Catalytic performance of limonite in the decomposition of 100 ppmv pyridine (C₅H₅N) in the coexistence of fuel gas or coke oven gas (COG) components has been studied mainly with a cylindrical quartz reactor at 750–850°C under a high space velocity of 51000 h⁻¹ to develop a novel hot gas cleanup method of removing the nitrogen in tar as N₂. The limonite catalyst achieves the almost complete decomposition of C₅H₅N in He at 500–850°C and gives a high N₂ yield of more than 85 N% at 500°C. When the decomposition run is performed in the presence of fuel gas or COG components, the coexistence of 20% CO/10% H₂ at 750°C or 50% H₂/30% CH₄/5% CO at 850°C deactivates the limonite with remarkable formation of deposited carbon. On the other hand, the addition of a small amount of H₂O or CO₂ to these atmospheres can improve the catalytic activity without carbon deposition.
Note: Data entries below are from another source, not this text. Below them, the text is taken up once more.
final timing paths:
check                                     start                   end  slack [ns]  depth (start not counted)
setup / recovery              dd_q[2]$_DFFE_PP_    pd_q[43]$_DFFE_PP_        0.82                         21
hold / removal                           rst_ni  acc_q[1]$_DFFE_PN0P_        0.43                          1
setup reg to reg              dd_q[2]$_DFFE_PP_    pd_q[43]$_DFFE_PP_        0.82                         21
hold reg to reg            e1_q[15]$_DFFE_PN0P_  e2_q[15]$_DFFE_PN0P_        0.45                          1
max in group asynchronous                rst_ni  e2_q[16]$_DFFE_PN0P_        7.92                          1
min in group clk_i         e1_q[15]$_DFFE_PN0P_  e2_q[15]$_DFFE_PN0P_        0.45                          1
==> config.mk <==
export PLATFORM = sky130hd
export DESIGN_NAME = dwp_merge
export DESIGN_NICKNAME = d
export VERILOG_FILES = /design/src/hdl/dwp_pkg.sv /design/src/hdl/dwp_merge.sv
export SDC_FILE = /design/constraint.sdc
export NUM_CORES = 1
export LEC_CHECK = 0
export BUFFER_PORTS_ARGS = -buffer_cell sky130_fd_sc_hd__buf_2
export CAP_MARGIN = 20
export CORE_MARGIN = 2
export CORE_UTILIZATION = 39
export DETAILED_ROUTE_END_ITERATION = 7
export HOLD_SLACK_MARGIN = 0.03
export PLACE_DENSITY = 0.74
export SYNTH_ARGS = -nofsm -noshare
export SYNTH_HDL_FRONTEND = slang
export SYNTH_SLANG_ARGS = --single-unit
==> constraint.sdc <==
create_clock -name clk_i -period 1.45 [get_ports clk_i]
set_input_delay 0.0725 -clock clk_i [delete_from_list [all_inputs] [get_ports clk_i]]
set_output_delay 0.0725 -clock clk_i [all_outputs]
set_load 0.1 [all_outputs]
==> src/hdl/dwp_pkg.sv <==
// ----------------------------------------------------------------------------
// dwp_pkg: shared types and constants
// Configuration register layout, register indexes, pipeline depth and the
// control bundle that steers the wheel lanes and the merge stage.
// ----------------------------------------------------------------------------
package dwp_pkg;

  // Register widths fixed by the configuration map
  localparam int GainW   = 24;
  localparam int BandW   = 16;
  localparam int AccW    = 32;
  localparam int DutyW   = 17;
  localparam int CfgIdxW = 3;

  // Pipeline depth: four lane stages plus the output register
  localparam int NStg = 5;

  // Full-scale duty, Q1.16
  localparam logic [DutyW-1:0] DutyFull = 17'h1_0000;

  // Reset values of the band registers
  localparam logic [BandW-1:0] BandNearRst = 16'd5;
  localparam logic [BandW-1:0] BandMidRst  = 16'd10;

  // Configuration register indexes
  typedef enum logic [CfgIdxW-1:0] {
    REG_GAIN_P      = 3'd0,
    REG_GAIN_D      = 3'd1,
    REG_GAIN_I_NEAR = 3'd2,
    REG_GAIN_I_MID  = 3'd3,
    REG_GAIN_I_FAR  = 3'd4,
    REG_BAND_NEAR   = 3'd5,
    REG_BAND_MID    = 3'd6
  } cfg_idx_e;

  // Configuration seen by every lane
  typedef struct packed {
    logic [GainW-1:0] gain_p;
    logic [GainW-1:0] gain_d;
    logic [GainW-1:0] gain_i_near;
    logic [GainW-1:0] gain_i_mid;
    logic [GainW-1:0] gain_i_far;
    logic [BandW-1:0] band_near;
    logic [BandW-1:0] band_mid;
  } cfg_t;

  // Per-stage load strobes from the pipeline control
  typedef struct packed {
    logic [NStg-1:0] ld;
  } ctrl_t;

endpackage

==> src/hdl/dwp_merge.sv <==
// ----------------------------------------------------------------------------
// dwp_merge: result merge and output register
// Combines the two lane duties into one result, inverting the left wheel,
// and holds it until the transaction completes.
// ----------------------------------------------------------------------------
module dwp_merge
  import dwp_pkg::*;
(
  input  logic             clk_i,
  input  ctrl_t            ctrl_i,
  input  logic [DutyW-1:0] duty_left_i,
  input  logic [DutyW-1:0] duty_right_i,
  output logic [DutyW-1:0] duty_left_o,
  output logic [DutyW-1:0] duty_right_o
);

  logic [DutyW-1:0] duty_left_q, duty_right_q;

  // Load the result; invert the left wheel
  always_ff @(posedge clk_i) begin
    if (ctrl_i.ld[NStg-1]) begin
      duty_left_q  <= DutyFull - duty_left_i;
      duty_right_q <= duty_right_i;
    end
  end

  assign duty_left_o  = duty_left_q;
  assign duty_right_o = duty_right_q;

endmodule

* Word level (Yosys, flattened, before mapping) *
Cells that the tools add are included.

word-level totals
  register bits = 34
  word-level logic and storage cells = 3

cells by class
  $add $sub $neg = 1

operator list
  cell                                     count
  subtractor 17 bit, first input constant  1

* Logic depth before layout (Yosys ltp) *
Gate-level depths: netlist of the first run.

  word-level depth = 1
  depth in mapped cells = 6

* Worst setup path before layout of the first run *
No wires, ideal clock.

  path kind = in2reg
  start point = in duty_left_i[0]
  end point = reg duty_left_q[10], in the netlist duty_left_o[10] (data pin)
  arrival = 1.129 ns
  required time = 1.194 ns
  slack = 0.065 ns
  stages on the path = 6
  path through = inv_1 ha_1 nor2b_1 nand3_1 or3_1 xor2_1

on the way
  cells in the longest elaborated chain, start to end = 1

ends and longest elaborated chain
  item                    line             RTL
  start: declaration      dwp_merge.sv:11  input logic [DutyW-1:0] duty_left_i,
  subtractor 17 bit       dwp_merge.sv:22  duty_left_q <= DutyFull - duty_left_i;
  end signal: assignment  dwp_merge.sv:22
  end: declaration        dwp_merge.sv:17  logic [DutyW-1:0] duty_left_q, duty_right_q;

No other way between the ends.
A chain may end at the register's enable or synchronous reset.

* Final worst setup path of the first run *
  start point = reg duty_left_q[4], in the netlist duty_left_o[4]
  end point = out duty_left_o[4]

RTL lines
  item              line             RTL
  end: declaration  dwp_merge.sv:13  output logic [DutyW-1:0] duty_left_o,

No word-level cell between the ends.

==> impl_metrics.toml, run 1 <==
[status]
status = "completed"

[timing]
finalCriticalPeriod_ps = 1200
hold_violations = 0
setup_viol = 0
rsz0062_at_grt = "false"
slew_viol_final = 0
tightest_slew_ps = 499
layout_setup_ws_ps = 250
period_share_pct = 82.7
max_freq_mhz = 833
tns_ps = 0
slew_headroom_pct = 67.0

[yosys]
synth_top_family_by_area = "simple AND/OR/NAND/NOR gates"
muxShareOfSynthArea_pct = 0
synth_seq_cells = 34
synthAdderAreaFrac_pct = 0.960
syn_nets = 116
yosys_warnings = 0
syn_area_per_cell_um2 = 17.4
synth_cell_type_count = 19
synth_compound_area_share_pct = 0
synth-simple-area-share_pct = 10.1
synthesis.area_mm2 = 0.00130
synth_xor_area_share_pct = 10.1
syn_inst = 75
synth_seq_area_share_pct = 78.3

[placed_design]
place_hpwl_um = 1980
place_ws_ps = -70.5
postPlaceCellArea_mm2 = 0.00179
io_buffer_count = 69
gp_routability_congestion = 0.727

[pwr]
power.leakage_nw = 0.842
finalPower_mw = 2.49
powerDensity_mw_per_mm2 = 1230
peakVddDrop_uv = 423

[detailed_routing]
detail_route.wl_per_cell_um = 13.0
drc = 0
vias_per_cell = 4.47
drtIter0Drc = 27
routed_wirelength_um = 2940
firstDrtPassIters = 3
vias = 1010
antenna_left = 0

[die]
die_h_um = 61.8
core.rowCount = 20
core_mm2 = 0.00313
dieWidth_um = 61.8
die_area_mm2 = 0.00382
initial_core_util_pct = 41.7
pin_count = 74

[clock_tree]
clkTransAtPathRegs_ps = 100
cts_setup_buffers = 0
cts_resized = 0
clock_path_buffers = 2
cts_sinks = 34
htree_levels = 2
cts_tree = "built"
cts-root-buf = "clkbuf_4"
cts_buffers = 5

[critical_path]
worstPathMaxFanout = 1
cpMaxStageDelayCell = "buf_2"
slowest_delay_ps = 430
path_buf_inv = 1
path_delay_family = "buffers and inverters"
critPathRequiredTime_ps = 1380
start_kind = "flip-flop"
crit_chain = "buf_2"
worstSetupPathType = "reg2out"
cp-end-kind = "output pin"
worst_ep_arrival_time_ps = 1130

[grt]
grt_pass1_wl_um = 4340
grt-ovfl-total = 0
antenna_found_initial = 0
grt.total_usage_pct = 16.7
grt_pass1_vias = 993
grt_max_degree = 35

[min_path]
whs_endpoint = "duty_left_o[16]"
hold_path.class = "in2reg"
hp-start = "duty_left_i[16]"
whs_path_depth = 2

[finish]
area_growth_pct = 55.2
diodes = 0
nets = 222
final_area_mm2 = 0.00202
final_util_pct = 64.7
drive_gt1_share_pct = 48.4

[flow_run]
max_cap_violations = 0
worst max-delay path by stage:
stage,from,endpoint,depth (start not counted)
floorplan,duty_left_i[0],duty_left_o[10],6
global placement,duty_left_i[0],duty_left_o[10],7
detailed placement,duty_left_i[0],duty_left_o[10],7
CTS,duty_left_o[4],duty_left_o[4],1
global route,duty_left_i[0],duty_left_o[10],7
finish,duty_left_o[4],duty_left_o[4],1
cell usage in the layout, fill, tap and decap left out, types with 3 or more instances in the layout:
cell,count
nor2_1,5
dlygate4sd3_1,18
buf_4,12
xnor2_1,6
buf_2,69
clkbuf_4,5
clkinv_1,3
xor2_1,9
edfxtp_1,34
nand2_1,4
registers in the layout, indices dropped and copies added (netlist names):
name and flops:
duty_right_o 17, duty_left_o 17
routing by layer:
layer / vias to the layer above / global-route usage (%) / routed length [µm]
met5: - / 0 / 0
met4: 0 / 8.21 / 55
met3: 5 / 6.00 / 244
met2: 52 / 30.5 / 1520
met1: 465 / 16.5 / 1130
li1: 488 / - / -
synth_stat cells (all sizes together):
master | count | area share (%)
edfxtp | 34 | 78
ha | 1 | 0.96
inv | 2 | 0.58
nand2 | 4 | 1.2
nand2b | 1 | 0.48
nand3 | 1 | 0.38
nand3b | 1 | 0.58
nand4 | 1 | 0.48
nor2 | 5 | 1.4
nor2b | 1 | 0.48
nor3 | 3 | 1.5
nor3b | 1 | 0.58
nor4 | 3 | 1.9
or3 | 1 | 0.48
or4 | 1 | 0.58
xnor2 | 6 | 4.0
xor2 | 9 | 6.0
kinds of logic after synthesis:
group	after synthesis
xor gates and xnor gates	15
adders and majority gates	1
and+or+nand+nor	23
buffers and inverters	2
DFF	34
metrics by stage:
step | hold WS, ps | cells
floorplan | 171 | 75
global placement | 249 | 200
detailed placement | 251 | 200
CTS | 34.7 | 226
global route | 44.3 | 226
finish | 47.8 | 226
cell type report:
| type | count | area (µm²) |
|---|---|---|
| Clock buffer | 5 | 37.5 |
| Inverter | 2 | 7.51 |
| Timing Repair Buffer | 99 | 616 |
| Sequential cell | 34 | 1020 |
| Clock inverter | 3 | 11.3 |
| Tap cell | 44 | 55.1 |
| Fill cell | 228 | 1100 |
| Multi-Input combinational cell | 39 | 275 |
power by group:
| part | leakage [nW] | total, mW | internal (mW) | switching, mW |
|---|---|---|---|---|
| clock | 0.0277 | 0.471 | 0.173 | 0.298 |
| sequential | 0.333 | 1.19 | 1.17 | 0.0208 |
| combinational | 0.482 | 0.825 | 0.150 | 0.675 |
| total | 0.842 | 2.49 | 1.49 | 0.994 |
repair_timing:
| item | in CTS | in global routing |
|---|---|---|
| hold buffers | 18 | 0 |
| endpoints found under the hold margin | 18 | 0 |
| endpoints found under the setup margin | 0 | 0 |
(Power assumes the default switching activity.)
==> run 2, diff against run 1 <==
Settings changed: ABC_AREA set to 1, CORE_UTILIZATION 39 to 44, PLACE_DENSITY 0.74 to 0.77.
Clock period 1.45 ns to 1.2 ns, I/O delays scaled along.
==> run 2 against run 1 <==
  * Synthesized cell count is 60% higher
  * Sequential share of layout area down 2.4 points
  * Total power grew 22%
  * Worst setup slack worse by 200 ps
  * Clock power increased by 23%
  * Routed wire length increased by 3.1%
  * Via count increased by 18%
  * Die area shrank 1.6%
  * Global-route usage down 0.63 points
  * Core utilization rose by 4.3 points
  * Count of clock-buffer cells in the layout unchanged
  * Cell count increased by 15%
  * Critical endpoint is now duty_right_o[13]
  * Largest cell class unchanged
  * Largest power group unchanged
==> impl_metrics.toml, run 2 <==
[timing]
layout_setup_ws_ps = 47.2
slew_headroom_pct = 67.2
max_freq_mhz = 867
finalCriticalPeriod_ps = 1150
period_share_pct = 96.1
hold_violations = 0
slew_viol_final = 0
setup_viol = 0
tightest_slew_ps = 496
rsz0062_at_grt = "false"

[die]
core_mm2 = 0.00308
die_area_mm2 = 0.00376
initial_core_util_pct = 47.0
dieWidth_um = 61.3
pin_count = 74
die_h_um = 61.3
core.rowCount = 20

[clock_tree]
htree_levels = 2
clkTransAtPathRegs_ps = 100
cts_tree = "built"
cts_setup_buffers = 0
cts-root-buf = "clkbuf_4"
cts_sinks = 34
clock_path_buffers = 2
cts_buffers = 5

[placed_design]
io_buffer_count = 69
place_ws_ps = -24.8
place_hpwl_um = 2160
postPlaceCellArea_mm2 = 0.00187
gp_routability_congestion = 0.812

[finish]
mostFrequentLayoutCells = "buf_2 (64), edfxtp_1 (34), nand2_1 (33), dlygate4sd3_1 (19), nor2_1 (13)"
area_growth_pct = 46.8
final_area_mm2 = 0.00212
nets = 257
diodes = 0
drive_gt1_share_pct = 40.6
final_util_pct = 69.0
layout_commonest_cell = "buf_2"

[critical_path]
path_buf_inv = 1
cp-end-kind = "output pin"
cpMaxStageDelayCell = "buf_2"
worstSetupPathType = "reg2out"
crit_chain = "buf_2"
worstPathMaxFanout = 1
critPathRequiredTime_ps = 1140
start_kind = "flip-flop"
worst_ep_arrival_time_ps = 1090
path_delay_family = "buffers and inverters"
slowest_delay_ps = 430

[yosys]
async_reset_ff_share_pct = 0
netlist_top_cells_area = "edfxtp_1 (71%), nand2_1 (8.6%), nor2_1 (3.4%)"
syn_nets = 161
yosys_warnings = 0
yosys-top-cells-count = "edfxtp_1 (34), nand2_1 (33), nor2_1 (13)"
syn_inst = 120
synth_seq_area_share_pct = 70.6
synth.most_common_cell = "edfxtp_1"
synth_cell_type_count = 13
synth_area_leader_cell = "edfxtp_1"
synth_seq_cells = 34
yosys.area.top_type_share_pct = 70.6
synthFlopType = "edfxtp_1"
syn_area_per_cell_um2 = 12.1
synth-edff-count = 34
synthesis.area_mm2 = 0.00145

[detailed_routing]
vias = 1193
drc = 0
drtIter0Drc = 36
detail_route.wl_per_cell_um = 11.6
firstDrtPassIters = 4
vias_per_cell = 4.57
antenna_left = 0
routed_wirelength_um = 3030

[grt]
grt.total_usage_pct = 16.0
antenna_found_initial = 0
grt-ovfl-total = 0
grt_pass1_wl_um = 4320
grt_pass1_vias = 1065
grt_max_degree = 27

[pwr]
power.leakage_nw = 0.950
peakVddDrop_uv = 637
powerDensity_mw_per_mm2 = 1430

[min_path]
hold_path.class = "in2reg"

[status]
status = "completed"

[flow_run]
max_cap_violations = 0
[run 2: logic make-up (layout without fill, tap and decap cells)]
logic type	count (synthesis)	count (layout)	share of synthesized area (%)
flops	34	34	70.6
simple gates	66	66	21.2
xor+xnor	7	7	4.24
fa+ha+maj	1	1	0.865
buf+inv	12	109	3.11
[run 2: timing repair]
item | 4_1_cts | 5_1_grt
cloned | 0 | 0
hold buffers | 19 | 0
gates resized for setup | 1 | 4
hold endpoints to repair | 19 | 0
setup endpoints to repair | 1 | 4
[run 2: report_power, final]
group | leakage [nW] | total, mW | internal [mW] | switching, mW
Sequential | 0.333 | 1.44 | 1.41 | 0.0221
Combinational | 0.589 | 1.02 | 0.184 | 0.839
Clock | 0.0286 | 0.581 | 0.218 | 0.363
Total | 0.950 | 3.04 | 1.82 | 1.22
[run 2: final timing paths]
kind  cells after the start             start  slack (ps)                to
min                       2    duty_left_i[5]          60    duty_left_o[5]
max                       1  duty_right_o[13]          50  duty_right_o[13]
[run 2: metrics by stage]
step	TNS [ps]	hold slack, ps	std cells	power, mW
after global routing	0	40.7	261	3.16
final	0	60.6	261	3.04
after CTS	0	42.7	261	3.07
after detailed placement	-46.5	239	234	2.43
after floorplan	0	159	120	2.23
after global placement	0	239	234	2.42
[run 2: layout make-up]
cell class,instances,area [µm²]
Timing Repair Buffer,89,568
Multi-Input combinational cell,74,380
Clock inverter,3,16.3
Inverter,12,45.0
Clock buffer,5,37.5
Tap cell,44,55.1
Fill cell,228,955
Sequential cell,34,1020
[run 2: routing by layer]
| layer | routed length, µm | global-route usage (%) | part of all wire [%] | vias to the layer above |
|---|---|---|---|---|
| met2 | 1560 | 29.6 | 51 | 61 |
| li1 | - | - | - | 585 |
| met5 | 0 | 0 | 0 | - |
| met3 | 295 | 5.25 | 9.7 | 2 |
| met1 | 1170 | 17.2 | 39 | 545 |
| met4 | 10 | 5.47 | 0.33 | 0 |
==> run 3, diff against run 2 <==
--- a/config.mk
+++ b/config.mk
@@ -7,3 +7,3 @@
 export LEC_CHECK = 0
-export ABC_AREA = 1
+export ABC_AREA = 0
 export BUFFER_PORTS_ARGS = -buffer_cell sky130_fd_sc_hd__buf_2
@@ -11,3 +11,3 @@
 export CORE_MARGIN = 2
-export CORE_UTILIZATION = 44
+export CORE_UTILIZATION = 43
 export DETAILED_ROUTE_END_ITERATION = 7
--- a/constraint.sdc
+++ b/constraint.sdc
@@ -3,2 +3,2 @@
 set_output_delay 0.06 -clock clk_i [all_outputs]
-set_load 0.1 [all_outputs]
+set_load 0.02 [all_outputs]
==> run 3 against run 2 <==
  * Flip-flop and latch count unchanged
  * Fmax up 3.9%
  * Core utilization up 5.6 points
  * Count of clock-buffer cells in the layout unchanged
  * First-iteration DRC count decreased by 64%
  * Routed wire length shrank 9.5%
  * Global-route usage grew 1.3 points
  * Critical endpoint is now duty_left_o[10]
  * Highest routed layer unchanged
==> impl_metrics.toml, run 3 (synthesis results as in run 1) <==
[status]
status = "completed"

[critical_path]
worstSetupStartpoint = "duty_left_i[0]"
worst_ep_arrival_time_ps = 1190
worstPathMaxFanout = 4
critPathRequiredTime_ps = 1280
cp-end-kind = "flip-flop"
start_kind = "input port"
worstSetupPathType = "in2reg"

[die]
die_h_um = 59.1
core.rowCount = 19
initial_core_util_pct = 46.1
die_area_mm2 = 0.00349
pin_count = 74
core_mm2 = 0.00283
dieWidth_um = 59.1

[grt]
grt_max_degree = 35
grt_pass1_wl_um = 4240
antenna_found_initial = 0
grt-ovfl-total = 0
grt.total_usage_pct = 17.3
grt_pass1_vias = 1003

[detailed_routing]
routed_wirelength_um = 2750
detail_route.wl_per_cell_um = 12.5
vias = 1028
antenna_left = 0
drtIter0Drc = 13
drc = 0
firstDrtPassIters = 4
vias_per_cell = 4.67

[clock_tree]
cts_setup_buffers = 0
cts_buffers = 5
cts-root-buf = "clkbuf_4"
cts_sinks = 34
clkTransAtPathRegs_ps = 90
cts_tree = "built"
clock_path_buffers = 2
htree_levels = 2

[timing]
period_share_pct = 92.5
slew_headroom_pct = 77.0
setup_viol = 0
tightest_slew_ps = 342
max_freq_mhz = 901
tns_ps = 0
slew_viol_final = 0
hold_violations = 0
rsz0062_at_grt = "false"
finalCriticalPeriod_ps = 1110

[pwr]
peakVddDrop_uv = 617
power.leakage_nw = 0.893
powerDensity_mw_per_mm2 = 1150
finalPower_mw = 2.42

[placed_design]
gp_routability_congestion = 0.742
postPlaceCellArea_mm2 = 0.00187
place_hpwl_um = 1990
io_buffer_count = 69

[finish]
final_area_mm2 = 0.00211
mostFrequentLayoutCells = "buf_2 (69), edfxtp_1 (34), dlygate4sd3_1 (19), buf_4 (19), xor2_1 (9)"
nets = 231
diodes = 0
drive_gt1_share_pct = 51.9
area_growth_pct = 61.8
layout_commonest_cell = "buf_2"

[flow_run]
max_cap_violations = 0

[min_path]
hp-start = "duty_left_i[13]"
hold_path.class = "in2reg"
-- run 3: path summary, 6_finish.rpt --
path                              end  slack (ps)  cells after the start
worst max-delay path  duty_left_o[10]          90                      7
worst min-delay path  duty_left_o[13]          50                      2
-- run 3: cell type report --
| type | count | area, µm² |
|---|---|---|
| sequential | 34 | 1020 |
| clock inverter | 1 | 3.75 |
| tap | 31 | 38.8 |
| timing repair buffer | 108 | 698 |
| inverter | 2 | 7.51 |
| multi-input combinational | 39 | 303 |
| clock buffer | 5 | 37.5 |
| fill | 183 | 719 |
-- run 3: what timing repair did --
action,4_1_cts,5_1_grt
hold endpoints to repair,19,0
setup endpoints to repair,0,1
hold buffers,19,0
resized for setup,0,1
-- run 3: power breakdown --
part	total (mW)	switching (mW)	internal (mW)	leakage [nW]
logic	0.458	0.252	0.206	0.535
registers	1.44	0.0215	1.41	0.333
clock network	0.526	0.326	0.200	0.0246
total	2.42	0.600	1.82	0.893
-- run 3: metal layers --
| metal | GRT usage [%] | up-vias | share of wire (%) |
|---|---|---|---|
| met5 | 0 | - | 0 |
| met1 | 17.5 | 466 | 37 |
| li1 | - | 506 | - |
| met3 | 8.52 | 4 | 10 |
| met4 | 6.82 | 0 | 1.1 |
| met2 | 30.5 | 52 | 52 |
-- run 3: worst max-delay path: stages --
cell and delay, ps:
buf_2 120, inv_1 60, ha_1 170, nor2b_4 160
nand3_2 110, or3_1 350, xor2_1 150
-- run 3: metrics by stage --
stage / setup WS, ps / cells / hold slack, ps / utilization [%]
final: 90.6 / 220 / 53.3 / 74.6
after global routing: 32.1 / 220 / 30.5 / 74.6
after CTS: 62.2 / 220 / 34.9 / 74.4
after detailed placement: -297 / 195 / 238 / 66.2
after global placement: -221 / 195 / 237 / 66.2
after floorplan: -95.4 / 75 / 159 / -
When 3% H₂O or 10% CO₂ is added to 20% CO/10% H₂, C₅H₅N conversion and N₂ yield at 750°C become 80–95% and 65–80 N%, respectively, and the extent of the improvement is larger with the CO₂ than with the H₂O. The addition of 5% CO₂ to 50% H₂/30% CH₄/5% CO also restores the conversion or the yield at 850°C to the high level of about 90% or 60–70 N%, respectively, and both values at 950°C are comparable to those at 500°C in inert gas.